Business Standard

How green is my central bank

- The writer is managing director, ODI, London. r.roy@odi.org. Views are personal

The Bank of Finland has announced that its investment portfolio will be carbon-neutral by 2050. Reading up, I found many western central banks making similar announceme­nts.

Puzzling. A central bank holds most of its investment portfolio in gold, and national and foreign cash and sovereign bonds. How would one judge whether bonds and cash assets were carbon-neutral? Gold, bizarrely, was excluded from the calculus of carbon neutrality apparently because there was no method to judge this. I find it inconceiva­ble that gold mining is carbon-neutral, but let that pass.

The literature on the subject, putting it politely, completely misses basic tenets of government finance. Government revenues are not directly linked to expenditur­es. Government­s do not spend to maximise tax revenue. This is equally true of debtfinanc­ed government spending. Even if such debtfinanc­ed spending is only used for capital expenditur­e, the portfolio of capital spending cannot be judged according to its carbon impact, since a large chunk of such investment is financial investment. Nor do they generate revenues solely to spend them on acquiring goods and services, like households do. Further, a large chunk of government expenditur­es are transfers, which seek to influence the allocation and distributi­on of resources in an economy. These are financed by debt or taxes, but are not “spending” in the sense we use the term for firms and households. Unemployme­nt benefit used to buy fossil fuels is bad for carbon but that does not make it carbon-positive.

Even if domestic debt is used to finance a highcarbon investment, there is no way any central bank can refuse to issue such debt as (a) it is not part of the mandate of a central bank to tell the government how to spend its money; (b) specific sovereign bonds cannot be earmarked to a specific investment activity as these are issued to finance a fiscal deficit and are therefore compositio­nally neutral. With foreign debt, the lack of a link is even more compelling; further the reasons why central banks acquire foreign debt have absolutely nothing to do with the purpose of issuance.

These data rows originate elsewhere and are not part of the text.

===== design/flow/config.mk =====
export PLATFORM = sky130hd
export DESIGN_NAME = Traffic_Light_Controller
export DESIGN_NICKNAME = Traffic_Light_Controller
export VERILOG_FILES = /design/flow/design.v
export SDC_FILE = /design/flow/constraint.sdc
export NUM_CORES = 4
export LEC_CHECK = 1
export CORE_AREA = 10 10 70 70
export DIE_AREA = 0 0 80 80

===== design/flow/constraint.sdc =====
current_design Traffic_Light_Controller

set clk_period 2.1
set clk_io_pct 0.2

create_clock -name clk0 -period $clk_period [get_ports {clk}]

set non_clock_inputs [all_inputs -no_clocks]
set_input_delay [expr $clk_period * $clk_io_pct] -clock clk0 $non_clock_inputs
set_output_delay [expr $clk_period * $clk_io_pct] -clock clk0 [all_outputs]
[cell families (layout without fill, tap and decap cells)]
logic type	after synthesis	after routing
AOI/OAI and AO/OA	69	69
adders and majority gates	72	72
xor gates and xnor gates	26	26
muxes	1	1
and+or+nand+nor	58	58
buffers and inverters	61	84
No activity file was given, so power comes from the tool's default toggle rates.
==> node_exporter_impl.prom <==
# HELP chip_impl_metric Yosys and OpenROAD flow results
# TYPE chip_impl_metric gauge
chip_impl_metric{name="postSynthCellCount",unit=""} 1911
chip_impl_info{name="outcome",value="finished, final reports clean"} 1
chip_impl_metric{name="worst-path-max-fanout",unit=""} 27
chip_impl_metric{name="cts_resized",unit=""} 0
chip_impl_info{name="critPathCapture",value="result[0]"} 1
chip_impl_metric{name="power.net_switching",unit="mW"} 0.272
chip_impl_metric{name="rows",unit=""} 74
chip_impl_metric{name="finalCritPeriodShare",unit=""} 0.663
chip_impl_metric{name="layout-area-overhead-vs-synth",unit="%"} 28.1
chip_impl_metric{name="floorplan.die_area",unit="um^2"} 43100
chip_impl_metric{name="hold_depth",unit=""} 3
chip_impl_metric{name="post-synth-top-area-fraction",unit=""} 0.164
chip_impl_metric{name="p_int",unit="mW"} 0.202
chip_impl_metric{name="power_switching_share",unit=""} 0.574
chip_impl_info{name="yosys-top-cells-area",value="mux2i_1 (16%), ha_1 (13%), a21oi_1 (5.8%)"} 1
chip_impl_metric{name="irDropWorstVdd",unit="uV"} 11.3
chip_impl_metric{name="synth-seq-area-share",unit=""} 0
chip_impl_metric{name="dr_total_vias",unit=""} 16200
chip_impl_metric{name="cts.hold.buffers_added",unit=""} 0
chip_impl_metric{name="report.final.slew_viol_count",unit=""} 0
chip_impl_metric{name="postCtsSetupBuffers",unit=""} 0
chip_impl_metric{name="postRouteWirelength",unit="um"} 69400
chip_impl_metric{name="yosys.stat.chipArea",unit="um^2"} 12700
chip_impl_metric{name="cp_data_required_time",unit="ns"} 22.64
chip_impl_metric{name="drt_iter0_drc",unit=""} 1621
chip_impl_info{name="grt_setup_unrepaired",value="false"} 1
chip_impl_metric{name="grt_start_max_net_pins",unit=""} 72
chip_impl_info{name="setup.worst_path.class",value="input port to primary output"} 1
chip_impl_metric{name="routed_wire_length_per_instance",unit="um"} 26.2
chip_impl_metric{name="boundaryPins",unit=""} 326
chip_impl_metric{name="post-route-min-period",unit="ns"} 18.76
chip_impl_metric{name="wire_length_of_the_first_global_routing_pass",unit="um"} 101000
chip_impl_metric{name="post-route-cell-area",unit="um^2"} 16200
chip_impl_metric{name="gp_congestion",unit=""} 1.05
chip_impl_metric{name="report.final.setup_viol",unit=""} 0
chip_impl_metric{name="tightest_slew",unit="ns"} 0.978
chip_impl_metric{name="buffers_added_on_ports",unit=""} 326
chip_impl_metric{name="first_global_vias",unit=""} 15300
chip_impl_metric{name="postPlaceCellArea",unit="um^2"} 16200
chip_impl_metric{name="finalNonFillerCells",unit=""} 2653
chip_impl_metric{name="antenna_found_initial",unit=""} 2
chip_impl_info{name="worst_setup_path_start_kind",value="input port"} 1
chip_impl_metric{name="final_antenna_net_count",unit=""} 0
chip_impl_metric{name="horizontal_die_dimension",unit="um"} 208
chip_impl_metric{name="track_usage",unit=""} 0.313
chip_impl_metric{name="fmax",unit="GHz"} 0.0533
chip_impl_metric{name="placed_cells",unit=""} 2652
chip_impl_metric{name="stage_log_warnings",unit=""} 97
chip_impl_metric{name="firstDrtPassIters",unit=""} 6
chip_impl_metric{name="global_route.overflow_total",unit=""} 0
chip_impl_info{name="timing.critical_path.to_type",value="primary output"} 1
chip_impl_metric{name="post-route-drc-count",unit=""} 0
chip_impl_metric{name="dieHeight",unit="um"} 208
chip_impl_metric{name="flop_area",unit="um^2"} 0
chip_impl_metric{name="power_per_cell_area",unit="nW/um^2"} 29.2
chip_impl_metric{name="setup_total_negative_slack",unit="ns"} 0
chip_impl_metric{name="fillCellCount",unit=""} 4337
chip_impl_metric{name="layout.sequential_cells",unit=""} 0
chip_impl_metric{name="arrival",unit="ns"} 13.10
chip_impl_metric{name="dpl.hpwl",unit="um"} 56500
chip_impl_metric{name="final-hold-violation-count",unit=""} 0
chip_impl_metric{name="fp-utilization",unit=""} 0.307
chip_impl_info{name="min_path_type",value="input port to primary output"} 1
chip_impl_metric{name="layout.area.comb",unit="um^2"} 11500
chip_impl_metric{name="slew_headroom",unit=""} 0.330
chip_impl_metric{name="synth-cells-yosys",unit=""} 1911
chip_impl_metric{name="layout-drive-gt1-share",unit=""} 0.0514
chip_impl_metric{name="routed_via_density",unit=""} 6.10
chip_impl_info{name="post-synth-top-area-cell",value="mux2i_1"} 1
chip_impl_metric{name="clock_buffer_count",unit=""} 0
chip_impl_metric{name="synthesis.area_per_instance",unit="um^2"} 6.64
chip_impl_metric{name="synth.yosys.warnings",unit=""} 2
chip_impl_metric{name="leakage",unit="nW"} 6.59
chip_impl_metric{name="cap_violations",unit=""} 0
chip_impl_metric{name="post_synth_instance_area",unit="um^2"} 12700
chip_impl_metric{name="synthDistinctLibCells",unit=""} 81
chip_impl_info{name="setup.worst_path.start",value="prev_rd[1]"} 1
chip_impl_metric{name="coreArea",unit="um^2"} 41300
File: run.sh
#!/bin/bash
# OpenROAD 26Q1-2900-gdf79404cd8, Yosys 0.63+post, stock flow scripts
make -C /OpenROAD-flow-scripts/flow DESIGN_CONFIG=/design/flow/config.mk WORK_HOME=/design/flow/orfs finish
File: config.mk
export PLATFORM = sky130hd
export DESIGN_NAME = REG_1W2R
export DESIGN_NICKNAME = REG_1W2R
export VERILOG_FILES = /design/flow/design.v
export SDC_FILE = /design/flow/constraint.sdc
export NUM_CORES = 4
export LEC_CHECK = 1
export CORE_UTILIZATION = 30
File: constraint.sdc
current_design REG_1W2R

set clk_period 8.5
set clk_io_pct 0.2

create_clock -name clk0 -period $clk_period [get_ports {clk}]

set non_clock_inputs [all_inputs -no_clocks]
set_input_delay [expr $clk_period * $clk_io_pct] -clock clk0 $non_clock_inputs
set_output_delay [expr $clk_period * $clk_io_pct] -clock clk0 [all_outputs]
File: flow/run.sh
#!/bin/bash
# OpenROAD 26Q1-2900-gdf79404cd8, Yosys 0.63+post, stock flow scripts
make -C /OpenROAD-flow-scripts/flow DESIGN_CONFIG=/design/flow/config.mk WORK_HOME=/design/flow/orfs finish
File: flow/config.mk
export PLATFORM = sky130hd
export DESIGN_NAME = Regfile
export DESIGN_NICKNAME = Regfile
export VERILOG_FILES = /design/flow/design.v
export SDC_FILE = /design/flow/constraint.sdc
export NUM_CORES = 4
export LEC_CHECK = 1
export CORE_UTILIZATION = 30
File: flow/constraint.sdc
current_design Regfile

set clk_period 8.1
set clk_io_pct 0.2

create_clock -name clk0 -period $clk_period [get_ports {clk}]

set non_clock_inputs [all_inputs -no_clocks]
set_input_delay [expr $clk_period * $clk_io_pct] -clock clk0 $non_clock_inputs
set_output_delay [expr $clk_period * $clk_io_pct] -clock clk0 [all_outputs]
File: flow/design.v
module Regfile (
    input clk,
    input stall,
    input we,   
    input [4:0] ra1, ra2, wa,  
    input [4:0] prev_ra1, prev_ra2,
    input [31:0] wd,  
    output [31:0] rd1, rd2  
);
    reg saved_stall, saved_did_write, forward_A, forward_B;
    reg [31:0] A, B, A_stall, B_stall, prev_wd;
    reg [31:0] registers [31:1];
    assign rd1 = saved_did_write && forward_A ? prev_wd : saved_stall ? A_stall : A;
    assign rd2 = saved_did_write && forward_B ? prev_wd : saved_stall ? B_stall : B;
    always @(posedge clk) begin
        A <= ra1 == 5'd0 ? 32'd0 : registers[ra1];
        B <= ra2 == 5'd0 ? 32'd0 :  registers[ra2];
        A_stall <= prev_ra1 == 5'd0 ? 32'd0 : registers[prev_ra1];
        B_stall <= prev_ra2 == 5'd0 ? 32'd0 : registers[prev_ra2];
        forward_A <= (stall ? wa == prev_ra1 : wa == ra1);
        forward_B <= (stall ? wa == prev_ra2 : wa == ra2);
        saved_stall <= stall;
        saved_did_write <= we && wa != 5'd0;
        if (we && wa != 5'd0) begin
            registers[wa] <= wd;
            prev_wd <= wd;
        end
    end
endmodule
==> results.toml <==
# yosys + openroad results
[clocking]
post_cts_resized = 0
clock_path_buffers = 3
clk_pin_slew_ns = 0.06
holdBufCountCts = 0
cts.sinks = 1156
cts_tree = "done"
cts_setup_buffers = 0
h-tree-depth = 4
cts_buffers = 135
worstSkewPairLatency_ns = 0.80
root_buffer = "clkbuf_16"

[drt]
via_per_inst = 6.385
wl_per_cell_um = 38.81
drc = 0
ant_nets = 0
num_vias = 49440
drt_wl_total_um = 300500
first_iter_violations = 4272
drtPass1Iterations = 6

[global_routing]
grt.total_usage_pct = 28.03
grt_pass1_wl_um = 407300
antenna_found_initial = 18
first_global_vias = 51278
grt_max_degree = 64
globalRoute.totalOverflow = 0

[floorplan]
die_w_um = 474.5
fp.dieArea_um2 = 225200
design.core.area_um2 = 222100
num_rows = 173
ios = 124
die_y_um = 474.5
initial_utilization_pct = 30.16

[critical_path]
worstSetupPathType = "reg2out"
cp-startpoint = "saved_stall$_DFF_P_"
worst_r2r_path_depth = 4
cp-endpoint = "rd2[5]"
r2r_setup_slack_ns = 6.00
arrival_ns = 4.11
critPathRequiredTime_ns = 6.48
r2r-end = "A_stall[16]$_SDFF_PN0_"
reg2reg_from = "registers[26][16]$_DFFE_PP_"
worstSetupEndpointType = "primary output"
path_max_fanout = 20
cp-start-kind = "flip-flop"

[cells_and_area]
syn_to_final_growth_pct = 14.04
final_util_pct = 34.39
final_layout_size_suffix_gt1_share_pct = 23.78

[logic_synthesis]
synthArstFlopShare_pct = 0
syn_area_per_cell_um2 = 14.68
ys_seq_share_pct = 49.86
yosys_area_um2 = 66980
netlist_area_um2 = 66980
synthCells = 4564
synth_top_flop_cell = "edfxtp_1"
edf_count = 1024
ys_types = 47
top_area_share_pct = 45.91
synthTopCellsByArea = "edfxtp_1 (46%), mux4_2 (18%), mux2i_1 (14%), dfxtp_1 (3.9%), a22oi_1 (2.1%)"
synth-cells-yosys = 4564
ys_ff = 1156
most_common_cell = "edfxtp_1"
common_cells = "edfxtp_1 (1024), mux2i_1 (932), mux4_2 (522)"
largest_area_cell = "edfxtp_1"
yosysWarnings = 1

[place]
io_buffer_count = 123
routabilityCongestion = 1.038
dp_hpwl_um = 187900

[power_and_ir_drop]
power_density_nw_per_um2 = 196.4
leakage_nw = 25.82
peakVddDrop_mv = 0.2197

[outcome]
status = "complete, no violations"

[worst_hold_path]
hold_class = "reg2reg"

[final_timing]
report.final.slew_viol_count = 0
timing.slew.headroom_pct = 20.81
hold_slack_ns = 0.7281
setup_viol = 0
setup_tns_ns = 0
fin_skew_ns = 0.03102
grt_setup_unrepaired = "no"
worstMarginPinSlew_ns = 1.188
final-hold-violation-count = 0
finalCritPeriodShare_pct = 70.79
max_freq_mhz = 174.4
fin_crit_ns = 5.734

[run]
max_cap_viol_count = 0
warnings = 26
[metrics by stage]
stage	std cells	total power [mW]	instance area (µm²)	setup slack, ns
4_1_cts	7722	14.96	76320	2.385
5_1_grt	7727	15.31	76340	2.277
3_3_place_gp	7476	8.974	71980	3.023
2_1_floorplan	4564	7.974	66980	3.915
3_5_place_dp	7476	8.976	71980	3.064
6_report	7743	15.00	76380	2.366
[final cells by class]
class,instances,area [µm²]
clock inverters,66,571.8
repair buffers,386,3308
clock buffers,180,3774
well taps,2975,3722
diodes,21,52.55
multi-input cells,2959,31550
fillers,20956,145700
flip-flops and latches,1156,33400
[how the worst min path moves through the flow]
stage                          start               end  cells past startpoint
4_1_cts   registers[1][10]$_DFFE_PP_  A[10]$_SDFF_PN0_                      2
5_1_grt   registers[1][10]$_DFFE_PP_  B[10]$_SDFF_PN0_                      2
6_report  registers[1][10]$_DFFE_PP_  B[10]$_SDFF_PN0_                      2
[cell families after synthesis]
kind of cell,Yosys count,share of synthesized area [%]
compound gates,990,11.23
xor+xnor,10,0.1308
buf+inv,449,3.611
flops,1156,49.86
mux,1477,31.87
simple gates,482,3.305
[layout by cell type (no fill, tap or decap), types with 24 or more instances in the layout]
cell,instances
edfxtp_1,1024
mux2i_1,932
mux4_2,522
buf_4,262
nor2_1,258
a22oi_1,188
o22ai_1,152
clkbuf_16,140
dfxtp_1,131
o221ai_1,126
a211oi_1,125
clkdlybuf4s50_1,107
nand2_1,70
o2bb2ai_1,66
a21oi_1,66
o21ai_0,63
a22o_1,59
o41ai_1,56
a2111oi_0,38
nor2_4,31
clkbuf_1,28
nor4_1,24
[registers in the layout, indices dropped and copies added (netlist names)]
signal           count
A                   32
A_stall             32
B                   32
B_stall             32
forward_A            1
forward_B            1
prev_wd             32
registers          992
saved_did_write      1
saved_stall          1
[worst max-delay path, cell delays in order (launching register included)]
cell	delay, ns
dfxtp_4	0.68
buf_4	0.58
buf_4	0.54
mux2i_1	0.15
o21ai_0	0.71
clkdlybuf4s50_1	0.61
[power breakdown]
| part | switching [mW] | leakage [nW] | internal, mW |
|---|---|---|---|
| sequential | 0.0933 | 10.4 | 6.65 |
| combinational | 1.37 | 13.3 | 0.817 |
| clock | 2.57 | 2.13 | 3.51 |
[routing by layer]
| layer | vias to the layer above | part of all wire [%] | GRT usage, % |
|---|---|---|---|
| li1 | 19463 | - | - |
| met2 | 4506 | 42 | 38.06 |
| met3 | 1170 | 19 | 24.16 |
| met5 | - | 0.45 | 4.910 |
| met1 | 24250 | 30 | 27.49 |
| met4 | 51 | 8.5 | 18.49 |
Power figures rest on the tool's default switching activity, not on a simulated workload.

When central banks hold corporate financial assets then, of course, things are different. But the question then arises: Why do central banks hold corporate assets in the first place? This is a legacy of the bailouts that many western central banks have offered to their financial sector in times of stress. Evaluating the carbon neutrality of these highly iniquitous investment­s just compounds the scandal.

Green climate and other bonds, and fixedincom­e assets do offer an explicit and ex-ante guarantee of carbon neutrality. To the extent that these form part of sovereign issuance, their share in total borrowing could be used as a plausible metric. There are two problems with this. The first is that it detracts from the sovereign’s absolute power to receive fungible resources (whether tax or debt), which is an essential component of statecraft. Imagine war or pandemic finance being inhibited by the need to be carbon-neutral. Still, some progress can be made as the recent Indonesian Sukuk issue showed. The second is that green financing does not guarantee green procuremen­t or utilisatio­n that is at least carbon-neutral. If a green bond is used to finance a railway project but the steel and electricit­y used to produce and run the railway are dirty, and the railway is primarily used to transport mining output, then can it be said to be carbon-neutral?

I suspect that central banks, having proved themselves so roundly incompeten­t at avoiding financial sector bailouts and traumatise­d by the collapse of their theologica­l anchor — that financial markets are always efficient allocators of resources — and faced with the reality that no amount of independen­ce will protect them from the impact of a US taper tantrum or a Chinese mega move — have occupied themselves with climate change as a diversiona­ry PR exercise to mask the reality that they have increasing­ly become subordinat­e to an unequalisi­ng and unjust global financial system.

This silly posturing by central banks is yet another consequenc­e of what I have been arguing is the whole problem with how green is viewed in the world of finance — as the only way to stave off prudential risk and suffering to rich people as climate change threatens their lives. This yet again bypasses the central problem. As the world has carbonised, a minority of people have been consuming too much and a majority too little. Without convergenc­e in consumptio­n patterns, there will always be opportunit­ies for carbon spillovers. Unless the negative externalit­ies of the consumptio­n of the affluent are recognised and discourage­d, with green investment­s leapfroggi­ng prosperity gaps in poorer geographie­s, the climate change issue will not be effectivel­y addressed.

Klaus Schwab, founder of the World Economic Forum, recently spoke eloquently about the danger global warming posed to his grandchild­ren in 2050 but the danger to a kid in a Bombay slum is being inundated in the next monsoon, not sea levels rising in 2050. But significan­tly accelerati­ng the prosperity of that child would involve greater sacrifice on part of Dr Schwab’s grandchild for “our common planet” to be sustainabl­e. Convergenc­e in consumptio­n patterns will involve less green consumptio­n by the grandchild­ren of the rich, and more, also green, consumptio­n by the grandchild­ren of the poor. Merely providing recycling and wind energy opportunit­ies for the rich to perpetuate their unequalisi­ng lifestyles is not going to do the trick.